**Instructions to follow**
From the entries below, please gather each line containing the string "DataWidth".

Stored data entries
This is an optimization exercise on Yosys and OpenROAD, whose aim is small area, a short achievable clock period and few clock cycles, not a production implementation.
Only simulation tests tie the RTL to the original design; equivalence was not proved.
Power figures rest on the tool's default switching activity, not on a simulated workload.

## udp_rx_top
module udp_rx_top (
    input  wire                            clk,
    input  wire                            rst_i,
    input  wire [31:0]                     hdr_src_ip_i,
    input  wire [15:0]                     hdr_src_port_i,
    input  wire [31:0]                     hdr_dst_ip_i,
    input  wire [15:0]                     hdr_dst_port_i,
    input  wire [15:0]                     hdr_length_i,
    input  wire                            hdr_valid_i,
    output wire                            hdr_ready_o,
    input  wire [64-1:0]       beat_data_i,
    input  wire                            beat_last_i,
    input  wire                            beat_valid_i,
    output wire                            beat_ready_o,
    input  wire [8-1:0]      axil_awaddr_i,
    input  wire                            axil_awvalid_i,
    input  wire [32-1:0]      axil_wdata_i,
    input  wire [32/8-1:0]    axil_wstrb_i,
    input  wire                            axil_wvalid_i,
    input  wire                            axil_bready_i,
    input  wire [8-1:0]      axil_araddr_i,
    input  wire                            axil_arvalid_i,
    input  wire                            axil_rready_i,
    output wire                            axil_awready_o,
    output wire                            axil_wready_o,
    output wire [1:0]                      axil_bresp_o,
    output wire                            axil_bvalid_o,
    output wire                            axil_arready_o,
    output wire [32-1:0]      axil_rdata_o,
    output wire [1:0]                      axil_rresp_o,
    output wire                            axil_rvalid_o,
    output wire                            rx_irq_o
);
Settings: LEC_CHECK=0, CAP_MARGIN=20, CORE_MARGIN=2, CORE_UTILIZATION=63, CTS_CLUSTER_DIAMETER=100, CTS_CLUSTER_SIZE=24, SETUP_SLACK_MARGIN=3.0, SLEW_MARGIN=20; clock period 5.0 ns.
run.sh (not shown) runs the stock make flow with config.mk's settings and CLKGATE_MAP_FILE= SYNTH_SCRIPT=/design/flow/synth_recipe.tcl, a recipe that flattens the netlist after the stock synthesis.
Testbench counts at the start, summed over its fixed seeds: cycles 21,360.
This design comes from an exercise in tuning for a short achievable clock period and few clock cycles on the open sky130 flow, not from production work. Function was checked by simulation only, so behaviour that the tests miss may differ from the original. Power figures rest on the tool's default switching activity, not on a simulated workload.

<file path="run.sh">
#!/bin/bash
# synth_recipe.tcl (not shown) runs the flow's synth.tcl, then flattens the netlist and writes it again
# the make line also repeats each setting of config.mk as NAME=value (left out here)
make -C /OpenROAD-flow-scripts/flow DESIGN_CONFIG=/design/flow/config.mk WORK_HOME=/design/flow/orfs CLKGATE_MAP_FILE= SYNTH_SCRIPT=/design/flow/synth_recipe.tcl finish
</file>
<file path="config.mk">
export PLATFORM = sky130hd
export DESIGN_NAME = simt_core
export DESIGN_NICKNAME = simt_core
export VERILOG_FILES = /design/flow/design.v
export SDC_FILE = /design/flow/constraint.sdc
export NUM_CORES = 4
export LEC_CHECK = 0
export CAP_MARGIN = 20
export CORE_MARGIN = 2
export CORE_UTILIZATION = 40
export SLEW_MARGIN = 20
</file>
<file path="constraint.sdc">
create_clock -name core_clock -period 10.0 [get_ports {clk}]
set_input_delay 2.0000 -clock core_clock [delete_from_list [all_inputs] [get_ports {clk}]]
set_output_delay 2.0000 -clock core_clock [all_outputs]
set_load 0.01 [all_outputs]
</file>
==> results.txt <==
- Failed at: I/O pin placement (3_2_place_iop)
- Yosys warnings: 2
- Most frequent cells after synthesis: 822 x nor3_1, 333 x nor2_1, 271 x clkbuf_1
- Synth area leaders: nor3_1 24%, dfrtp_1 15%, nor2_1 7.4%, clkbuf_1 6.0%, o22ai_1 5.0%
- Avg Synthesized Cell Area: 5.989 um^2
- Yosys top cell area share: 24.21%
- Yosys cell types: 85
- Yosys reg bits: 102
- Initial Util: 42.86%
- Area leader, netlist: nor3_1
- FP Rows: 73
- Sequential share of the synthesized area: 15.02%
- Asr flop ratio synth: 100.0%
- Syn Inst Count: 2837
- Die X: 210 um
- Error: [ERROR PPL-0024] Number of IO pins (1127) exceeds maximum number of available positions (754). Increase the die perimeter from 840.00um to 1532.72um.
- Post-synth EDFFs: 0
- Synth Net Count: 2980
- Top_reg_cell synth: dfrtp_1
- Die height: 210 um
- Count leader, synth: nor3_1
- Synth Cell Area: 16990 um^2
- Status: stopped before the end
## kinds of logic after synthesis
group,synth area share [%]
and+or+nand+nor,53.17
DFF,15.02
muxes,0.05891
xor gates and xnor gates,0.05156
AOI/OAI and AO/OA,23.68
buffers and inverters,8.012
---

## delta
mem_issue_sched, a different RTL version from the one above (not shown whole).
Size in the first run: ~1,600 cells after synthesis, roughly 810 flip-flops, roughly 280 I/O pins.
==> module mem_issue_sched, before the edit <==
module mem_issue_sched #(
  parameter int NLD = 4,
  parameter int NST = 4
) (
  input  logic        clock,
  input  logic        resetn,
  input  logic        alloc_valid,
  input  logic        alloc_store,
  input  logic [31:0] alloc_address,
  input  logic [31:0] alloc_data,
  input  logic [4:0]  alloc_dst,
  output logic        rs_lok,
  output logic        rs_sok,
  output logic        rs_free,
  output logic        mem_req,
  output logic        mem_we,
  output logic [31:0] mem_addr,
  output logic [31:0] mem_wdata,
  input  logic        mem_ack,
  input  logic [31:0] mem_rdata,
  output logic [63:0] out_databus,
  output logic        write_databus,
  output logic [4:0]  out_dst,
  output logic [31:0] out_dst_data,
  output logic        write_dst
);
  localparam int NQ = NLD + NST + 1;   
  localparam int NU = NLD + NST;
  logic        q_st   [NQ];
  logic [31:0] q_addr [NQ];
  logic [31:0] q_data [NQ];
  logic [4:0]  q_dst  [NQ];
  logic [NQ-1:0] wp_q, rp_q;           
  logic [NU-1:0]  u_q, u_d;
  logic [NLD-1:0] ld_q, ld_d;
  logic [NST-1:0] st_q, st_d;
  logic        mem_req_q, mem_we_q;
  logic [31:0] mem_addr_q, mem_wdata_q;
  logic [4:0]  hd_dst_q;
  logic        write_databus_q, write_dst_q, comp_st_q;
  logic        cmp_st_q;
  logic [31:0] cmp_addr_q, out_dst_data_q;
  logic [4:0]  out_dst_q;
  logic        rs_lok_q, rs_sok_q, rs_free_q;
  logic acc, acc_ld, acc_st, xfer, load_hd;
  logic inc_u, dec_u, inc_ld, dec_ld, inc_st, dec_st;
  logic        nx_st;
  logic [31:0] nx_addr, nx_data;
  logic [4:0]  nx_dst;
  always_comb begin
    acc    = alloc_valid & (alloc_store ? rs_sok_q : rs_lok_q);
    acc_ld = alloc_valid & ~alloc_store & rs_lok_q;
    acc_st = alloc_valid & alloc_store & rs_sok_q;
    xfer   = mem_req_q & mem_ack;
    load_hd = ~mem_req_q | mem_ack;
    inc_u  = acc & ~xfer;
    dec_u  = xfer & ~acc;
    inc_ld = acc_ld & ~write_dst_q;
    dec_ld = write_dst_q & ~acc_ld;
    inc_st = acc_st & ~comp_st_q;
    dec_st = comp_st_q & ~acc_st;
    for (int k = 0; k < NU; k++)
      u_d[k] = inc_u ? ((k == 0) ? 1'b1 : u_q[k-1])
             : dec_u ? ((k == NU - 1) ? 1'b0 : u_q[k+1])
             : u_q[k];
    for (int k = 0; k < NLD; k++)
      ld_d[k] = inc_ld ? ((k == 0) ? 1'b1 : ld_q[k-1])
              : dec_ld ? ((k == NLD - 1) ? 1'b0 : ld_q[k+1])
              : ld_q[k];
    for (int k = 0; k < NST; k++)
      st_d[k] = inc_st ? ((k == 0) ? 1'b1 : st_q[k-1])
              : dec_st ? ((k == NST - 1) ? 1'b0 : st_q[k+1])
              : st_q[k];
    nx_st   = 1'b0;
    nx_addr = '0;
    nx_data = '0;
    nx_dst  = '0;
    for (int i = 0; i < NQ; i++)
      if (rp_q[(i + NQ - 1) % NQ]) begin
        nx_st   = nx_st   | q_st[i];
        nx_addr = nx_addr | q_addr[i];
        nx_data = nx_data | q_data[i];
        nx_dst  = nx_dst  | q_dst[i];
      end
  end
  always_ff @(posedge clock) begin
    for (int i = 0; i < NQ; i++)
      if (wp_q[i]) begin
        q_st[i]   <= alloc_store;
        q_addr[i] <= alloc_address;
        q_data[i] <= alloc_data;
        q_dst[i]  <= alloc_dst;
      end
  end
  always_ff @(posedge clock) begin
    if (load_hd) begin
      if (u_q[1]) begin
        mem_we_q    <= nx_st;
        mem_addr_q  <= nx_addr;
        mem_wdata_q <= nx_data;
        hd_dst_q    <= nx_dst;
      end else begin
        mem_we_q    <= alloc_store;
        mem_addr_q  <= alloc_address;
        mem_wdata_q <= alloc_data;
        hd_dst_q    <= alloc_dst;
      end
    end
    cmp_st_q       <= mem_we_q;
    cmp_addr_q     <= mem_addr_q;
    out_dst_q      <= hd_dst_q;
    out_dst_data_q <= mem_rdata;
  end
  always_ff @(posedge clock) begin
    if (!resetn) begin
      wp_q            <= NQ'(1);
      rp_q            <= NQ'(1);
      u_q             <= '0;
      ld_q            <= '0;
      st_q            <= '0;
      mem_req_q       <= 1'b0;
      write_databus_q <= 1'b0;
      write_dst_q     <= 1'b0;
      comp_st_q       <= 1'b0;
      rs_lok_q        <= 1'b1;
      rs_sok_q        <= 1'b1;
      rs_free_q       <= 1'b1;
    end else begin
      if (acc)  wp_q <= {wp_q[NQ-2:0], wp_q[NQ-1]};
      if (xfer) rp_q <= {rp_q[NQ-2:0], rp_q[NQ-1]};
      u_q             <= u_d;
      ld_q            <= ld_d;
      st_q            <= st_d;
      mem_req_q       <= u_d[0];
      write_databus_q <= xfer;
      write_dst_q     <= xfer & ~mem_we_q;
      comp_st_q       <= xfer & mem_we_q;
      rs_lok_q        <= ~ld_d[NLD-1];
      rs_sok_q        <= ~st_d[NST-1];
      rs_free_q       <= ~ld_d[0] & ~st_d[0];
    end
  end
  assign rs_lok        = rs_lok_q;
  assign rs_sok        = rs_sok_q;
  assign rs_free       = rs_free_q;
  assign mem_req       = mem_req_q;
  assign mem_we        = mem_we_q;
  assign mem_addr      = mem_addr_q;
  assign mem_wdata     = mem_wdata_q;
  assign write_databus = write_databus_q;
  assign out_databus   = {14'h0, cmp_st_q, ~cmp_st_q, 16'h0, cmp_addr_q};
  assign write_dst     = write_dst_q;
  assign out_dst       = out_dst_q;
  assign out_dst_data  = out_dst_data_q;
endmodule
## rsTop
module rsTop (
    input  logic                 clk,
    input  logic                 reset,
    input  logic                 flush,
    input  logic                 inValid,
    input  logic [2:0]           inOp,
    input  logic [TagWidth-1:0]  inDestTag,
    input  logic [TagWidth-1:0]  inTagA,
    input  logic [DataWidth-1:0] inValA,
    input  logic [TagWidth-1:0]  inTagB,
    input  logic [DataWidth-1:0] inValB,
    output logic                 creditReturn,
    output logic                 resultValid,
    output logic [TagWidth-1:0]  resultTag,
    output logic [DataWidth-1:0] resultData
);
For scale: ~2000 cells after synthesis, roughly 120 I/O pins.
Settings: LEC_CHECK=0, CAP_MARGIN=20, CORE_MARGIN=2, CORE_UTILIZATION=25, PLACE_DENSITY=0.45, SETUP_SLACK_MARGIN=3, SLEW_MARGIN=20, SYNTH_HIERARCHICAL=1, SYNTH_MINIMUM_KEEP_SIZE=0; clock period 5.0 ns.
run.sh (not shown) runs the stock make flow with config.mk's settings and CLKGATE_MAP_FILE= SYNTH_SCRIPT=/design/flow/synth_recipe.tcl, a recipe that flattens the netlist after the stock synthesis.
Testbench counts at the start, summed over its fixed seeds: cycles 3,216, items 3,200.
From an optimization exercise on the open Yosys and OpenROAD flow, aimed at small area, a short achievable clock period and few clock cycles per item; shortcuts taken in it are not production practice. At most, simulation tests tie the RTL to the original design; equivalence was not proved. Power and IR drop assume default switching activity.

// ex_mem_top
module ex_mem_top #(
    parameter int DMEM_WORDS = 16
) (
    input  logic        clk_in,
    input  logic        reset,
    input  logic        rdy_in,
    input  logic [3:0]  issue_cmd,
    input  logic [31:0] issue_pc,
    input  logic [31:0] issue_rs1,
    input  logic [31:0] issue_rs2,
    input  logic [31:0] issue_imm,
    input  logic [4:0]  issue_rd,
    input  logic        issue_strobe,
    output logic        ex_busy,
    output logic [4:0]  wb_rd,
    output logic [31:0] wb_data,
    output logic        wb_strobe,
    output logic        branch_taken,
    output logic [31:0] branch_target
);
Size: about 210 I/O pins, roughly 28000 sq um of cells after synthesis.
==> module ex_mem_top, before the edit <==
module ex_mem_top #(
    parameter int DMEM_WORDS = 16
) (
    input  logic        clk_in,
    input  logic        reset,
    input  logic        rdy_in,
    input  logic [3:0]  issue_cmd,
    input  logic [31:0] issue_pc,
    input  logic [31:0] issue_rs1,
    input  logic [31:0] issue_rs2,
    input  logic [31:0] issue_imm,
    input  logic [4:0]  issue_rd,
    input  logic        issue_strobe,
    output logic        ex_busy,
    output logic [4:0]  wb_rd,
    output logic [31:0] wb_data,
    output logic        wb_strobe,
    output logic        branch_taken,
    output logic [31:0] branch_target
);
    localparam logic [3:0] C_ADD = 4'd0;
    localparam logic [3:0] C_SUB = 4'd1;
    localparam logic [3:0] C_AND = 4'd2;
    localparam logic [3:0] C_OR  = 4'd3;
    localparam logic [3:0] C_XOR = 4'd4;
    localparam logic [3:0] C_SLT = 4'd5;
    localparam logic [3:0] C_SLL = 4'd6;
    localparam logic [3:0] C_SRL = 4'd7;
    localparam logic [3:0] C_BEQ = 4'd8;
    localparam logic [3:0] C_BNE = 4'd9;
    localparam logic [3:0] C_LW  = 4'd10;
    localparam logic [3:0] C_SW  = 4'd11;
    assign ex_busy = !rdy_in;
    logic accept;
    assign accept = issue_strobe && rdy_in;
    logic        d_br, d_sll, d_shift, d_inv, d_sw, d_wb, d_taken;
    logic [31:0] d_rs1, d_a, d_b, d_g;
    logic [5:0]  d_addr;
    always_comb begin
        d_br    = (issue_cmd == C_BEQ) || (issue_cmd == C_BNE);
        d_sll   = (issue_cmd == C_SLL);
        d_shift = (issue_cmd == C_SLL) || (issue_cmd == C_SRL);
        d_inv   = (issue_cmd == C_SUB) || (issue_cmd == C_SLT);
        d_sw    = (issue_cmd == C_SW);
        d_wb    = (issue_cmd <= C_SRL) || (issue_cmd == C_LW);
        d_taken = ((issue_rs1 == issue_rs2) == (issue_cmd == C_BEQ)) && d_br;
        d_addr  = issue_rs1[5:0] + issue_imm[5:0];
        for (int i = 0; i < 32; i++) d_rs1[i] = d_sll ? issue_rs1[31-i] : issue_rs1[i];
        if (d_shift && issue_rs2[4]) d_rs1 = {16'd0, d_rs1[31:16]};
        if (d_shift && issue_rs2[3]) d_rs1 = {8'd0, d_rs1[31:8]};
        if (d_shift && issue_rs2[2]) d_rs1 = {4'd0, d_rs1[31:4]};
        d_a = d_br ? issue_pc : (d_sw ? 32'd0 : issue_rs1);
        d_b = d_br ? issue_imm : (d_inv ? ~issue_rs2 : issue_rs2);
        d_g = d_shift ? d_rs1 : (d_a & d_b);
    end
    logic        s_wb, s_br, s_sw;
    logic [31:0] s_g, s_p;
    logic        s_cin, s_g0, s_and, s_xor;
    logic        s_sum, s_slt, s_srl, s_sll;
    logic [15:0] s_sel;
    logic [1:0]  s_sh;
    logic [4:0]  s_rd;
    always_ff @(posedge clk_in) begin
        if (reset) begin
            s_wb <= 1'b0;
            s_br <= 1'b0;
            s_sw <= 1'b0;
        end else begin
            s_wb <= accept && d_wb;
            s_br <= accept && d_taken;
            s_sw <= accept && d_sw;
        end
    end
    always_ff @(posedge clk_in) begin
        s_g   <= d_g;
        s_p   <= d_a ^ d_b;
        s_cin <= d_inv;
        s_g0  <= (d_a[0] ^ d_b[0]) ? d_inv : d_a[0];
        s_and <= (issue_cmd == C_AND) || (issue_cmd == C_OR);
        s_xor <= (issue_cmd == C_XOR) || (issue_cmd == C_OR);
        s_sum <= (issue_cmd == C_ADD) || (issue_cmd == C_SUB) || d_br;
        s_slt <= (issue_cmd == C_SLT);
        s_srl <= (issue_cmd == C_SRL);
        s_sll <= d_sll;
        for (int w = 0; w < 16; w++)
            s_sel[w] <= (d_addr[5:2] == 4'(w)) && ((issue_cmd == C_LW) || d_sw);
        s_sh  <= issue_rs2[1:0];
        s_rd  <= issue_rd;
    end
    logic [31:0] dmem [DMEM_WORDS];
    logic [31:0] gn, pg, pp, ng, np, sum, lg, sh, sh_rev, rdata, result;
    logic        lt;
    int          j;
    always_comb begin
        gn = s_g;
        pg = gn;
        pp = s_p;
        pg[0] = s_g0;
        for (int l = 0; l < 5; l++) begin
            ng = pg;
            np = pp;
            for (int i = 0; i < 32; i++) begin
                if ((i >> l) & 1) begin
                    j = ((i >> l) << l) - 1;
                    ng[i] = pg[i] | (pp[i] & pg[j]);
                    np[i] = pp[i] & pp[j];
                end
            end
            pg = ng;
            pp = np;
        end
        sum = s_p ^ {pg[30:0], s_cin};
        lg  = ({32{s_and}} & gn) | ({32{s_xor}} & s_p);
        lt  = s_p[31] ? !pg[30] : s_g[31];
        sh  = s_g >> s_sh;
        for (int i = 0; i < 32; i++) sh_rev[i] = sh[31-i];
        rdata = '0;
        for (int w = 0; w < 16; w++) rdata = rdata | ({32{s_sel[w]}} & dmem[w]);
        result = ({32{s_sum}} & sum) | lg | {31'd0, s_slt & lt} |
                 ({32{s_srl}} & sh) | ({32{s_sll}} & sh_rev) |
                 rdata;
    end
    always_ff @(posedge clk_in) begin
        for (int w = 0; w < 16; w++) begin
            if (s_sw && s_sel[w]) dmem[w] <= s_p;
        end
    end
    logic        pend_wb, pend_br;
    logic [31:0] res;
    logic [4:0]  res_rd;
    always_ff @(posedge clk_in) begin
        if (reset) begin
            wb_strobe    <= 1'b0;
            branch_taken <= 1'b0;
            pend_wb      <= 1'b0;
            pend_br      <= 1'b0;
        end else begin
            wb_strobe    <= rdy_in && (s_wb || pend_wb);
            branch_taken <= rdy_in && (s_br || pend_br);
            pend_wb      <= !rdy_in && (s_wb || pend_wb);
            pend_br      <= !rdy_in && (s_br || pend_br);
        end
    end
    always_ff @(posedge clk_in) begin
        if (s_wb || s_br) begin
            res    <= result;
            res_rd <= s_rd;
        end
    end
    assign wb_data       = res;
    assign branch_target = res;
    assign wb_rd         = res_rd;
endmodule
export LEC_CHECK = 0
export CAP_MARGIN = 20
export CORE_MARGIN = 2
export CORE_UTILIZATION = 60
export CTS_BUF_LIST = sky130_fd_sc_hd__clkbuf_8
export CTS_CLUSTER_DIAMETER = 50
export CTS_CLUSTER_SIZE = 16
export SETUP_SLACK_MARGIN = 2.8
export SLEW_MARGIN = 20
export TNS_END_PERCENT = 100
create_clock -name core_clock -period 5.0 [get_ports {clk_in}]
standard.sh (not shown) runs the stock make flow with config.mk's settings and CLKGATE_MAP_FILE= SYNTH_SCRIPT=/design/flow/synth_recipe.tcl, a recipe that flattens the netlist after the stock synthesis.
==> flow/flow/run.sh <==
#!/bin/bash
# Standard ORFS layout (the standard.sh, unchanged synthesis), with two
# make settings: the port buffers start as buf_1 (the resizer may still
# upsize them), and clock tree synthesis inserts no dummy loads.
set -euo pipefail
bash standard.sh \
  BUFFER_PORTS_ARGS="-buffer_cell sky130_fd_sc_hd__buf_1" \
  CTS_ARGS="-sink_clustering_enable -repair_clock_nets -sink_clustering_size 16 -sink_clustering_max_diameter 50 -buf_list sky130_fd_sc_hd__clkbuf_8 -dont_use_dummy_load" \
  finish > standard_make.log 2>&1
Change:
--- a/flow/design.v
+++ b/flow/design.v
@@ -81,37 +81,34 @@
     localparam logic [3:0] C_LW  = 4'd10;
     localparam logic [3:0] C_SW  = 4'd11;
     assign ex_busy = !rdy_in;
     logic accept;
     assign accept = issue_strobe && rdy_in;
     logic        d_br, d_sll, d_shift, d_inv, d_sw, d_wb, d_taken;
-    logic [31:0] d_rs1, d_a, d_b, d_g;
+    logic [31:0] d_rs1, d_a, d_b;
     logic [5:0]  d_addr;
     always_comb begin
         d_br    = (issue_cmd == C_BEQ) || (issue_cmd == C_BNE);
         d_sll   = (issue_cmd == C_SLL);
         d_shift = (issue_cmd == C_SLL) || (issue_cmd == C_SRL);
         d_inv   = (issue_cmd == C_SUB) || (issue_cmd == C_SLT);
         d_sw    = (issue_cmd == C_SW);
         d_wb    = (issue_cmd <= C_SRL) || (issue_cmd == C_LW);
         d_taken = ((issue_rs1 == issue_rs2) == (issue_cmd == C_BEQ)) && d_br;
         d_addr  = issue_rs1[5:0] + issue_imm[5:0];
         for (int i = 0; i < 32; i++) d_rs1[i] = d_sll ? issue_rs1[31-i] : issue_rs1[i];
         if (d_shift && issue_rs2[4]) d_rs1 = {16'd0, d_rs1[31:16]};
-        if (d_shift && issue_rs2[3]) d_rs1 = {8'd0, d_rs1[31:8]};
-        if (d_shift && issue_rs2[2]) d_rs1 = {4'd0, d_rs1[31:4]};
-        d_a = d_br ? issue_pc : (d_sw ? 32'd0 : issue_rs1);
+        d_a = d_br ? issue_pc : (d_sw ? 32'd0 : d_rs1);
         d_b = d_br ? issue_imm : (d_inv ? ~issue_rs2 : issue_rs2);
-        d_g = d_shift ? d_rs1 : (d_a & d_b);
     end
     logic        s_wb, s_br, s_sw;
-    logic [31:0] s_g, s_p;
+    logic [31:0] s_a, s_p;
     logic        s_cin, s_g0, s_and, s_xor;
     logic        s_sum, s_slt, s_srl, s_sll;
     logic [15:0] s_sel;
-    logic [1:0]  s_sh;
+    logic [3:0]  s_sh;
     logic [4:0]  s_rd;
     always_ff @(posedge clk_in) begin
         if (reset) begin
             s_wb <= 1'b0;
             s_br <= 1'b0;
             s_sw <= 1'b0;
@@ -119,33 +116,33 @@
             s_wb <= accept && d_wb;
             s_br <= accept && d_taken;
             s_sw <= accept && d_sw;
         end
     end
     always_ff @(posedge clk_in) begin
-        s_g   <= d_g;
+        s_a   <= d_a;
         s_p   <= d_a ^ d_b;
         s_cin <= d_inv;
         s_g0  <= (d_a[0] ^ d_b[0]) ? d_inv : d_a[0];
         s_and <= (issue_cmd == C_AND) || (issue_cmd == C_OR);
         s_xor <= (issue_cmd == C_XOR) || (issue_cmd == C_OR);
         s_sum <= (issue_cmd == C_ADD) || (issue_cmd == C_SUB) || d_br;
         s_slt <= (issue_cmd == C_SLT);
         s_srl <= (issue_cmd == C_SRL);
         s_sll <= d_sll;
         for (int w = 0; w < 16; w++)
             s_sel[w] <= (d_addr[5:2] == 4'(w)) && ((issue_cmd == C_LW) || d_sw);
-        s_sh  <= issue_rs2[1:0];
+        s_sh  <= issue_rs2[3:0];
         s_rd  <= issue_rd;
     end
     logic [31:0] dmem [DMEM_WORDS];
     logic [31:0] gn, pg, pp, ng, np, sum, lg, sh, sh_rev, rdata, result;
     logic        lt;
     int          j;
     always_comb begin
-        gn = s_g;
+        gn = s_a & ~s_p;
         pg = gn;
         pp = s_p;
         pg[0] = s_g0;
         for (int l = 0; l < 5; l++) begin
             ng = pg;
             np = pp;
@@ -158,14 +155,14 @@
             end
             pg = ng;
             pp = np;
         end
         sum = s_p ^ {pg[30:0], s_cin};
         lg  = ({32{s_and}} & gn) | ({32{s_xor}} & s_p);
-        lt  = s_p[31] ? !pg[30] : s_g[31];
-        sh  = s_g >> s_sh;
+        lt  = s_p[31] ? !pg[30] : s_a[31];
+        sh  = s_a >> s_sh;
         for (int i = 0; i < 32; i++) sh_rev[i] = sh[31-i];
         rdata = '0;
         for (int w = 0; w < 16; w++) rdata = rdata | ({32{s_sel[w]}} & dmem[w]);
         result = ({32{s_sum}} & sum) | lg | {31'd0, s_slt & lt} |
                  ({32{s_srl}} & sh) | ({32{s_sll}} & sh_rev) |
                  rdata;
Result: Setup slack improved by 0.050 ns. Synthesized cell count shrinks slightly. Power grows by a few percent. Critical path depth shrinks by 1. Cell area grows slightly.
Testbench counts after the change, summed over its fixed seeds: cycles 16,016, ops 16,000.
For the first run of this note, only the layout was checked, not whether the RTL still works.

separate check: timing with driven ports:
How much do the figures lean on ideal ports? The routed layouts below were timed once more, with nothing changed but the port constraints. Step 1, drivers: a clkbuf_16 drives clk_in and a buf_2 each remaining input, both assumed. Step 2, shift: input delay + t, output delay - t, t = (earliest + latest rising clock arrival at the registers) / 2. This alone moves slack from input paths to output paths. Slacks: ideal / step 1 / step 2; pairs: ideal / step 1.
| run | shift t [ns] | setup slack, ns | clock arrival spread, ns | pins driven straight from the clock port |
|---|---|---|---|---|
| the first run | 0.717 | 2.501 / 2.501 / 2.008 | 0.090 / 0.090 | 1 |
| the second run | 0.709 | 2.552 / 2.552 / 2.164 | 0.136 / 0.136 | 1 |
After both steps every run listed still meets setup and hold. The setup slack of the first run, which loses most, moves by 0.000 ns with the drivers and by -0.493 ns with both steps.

**Response area**
    input  logic [DataWidth-1:0] inValA,
    input  logic [DataWidth-1:0] inValB,
    output logic [DataWidth-1:0] resultData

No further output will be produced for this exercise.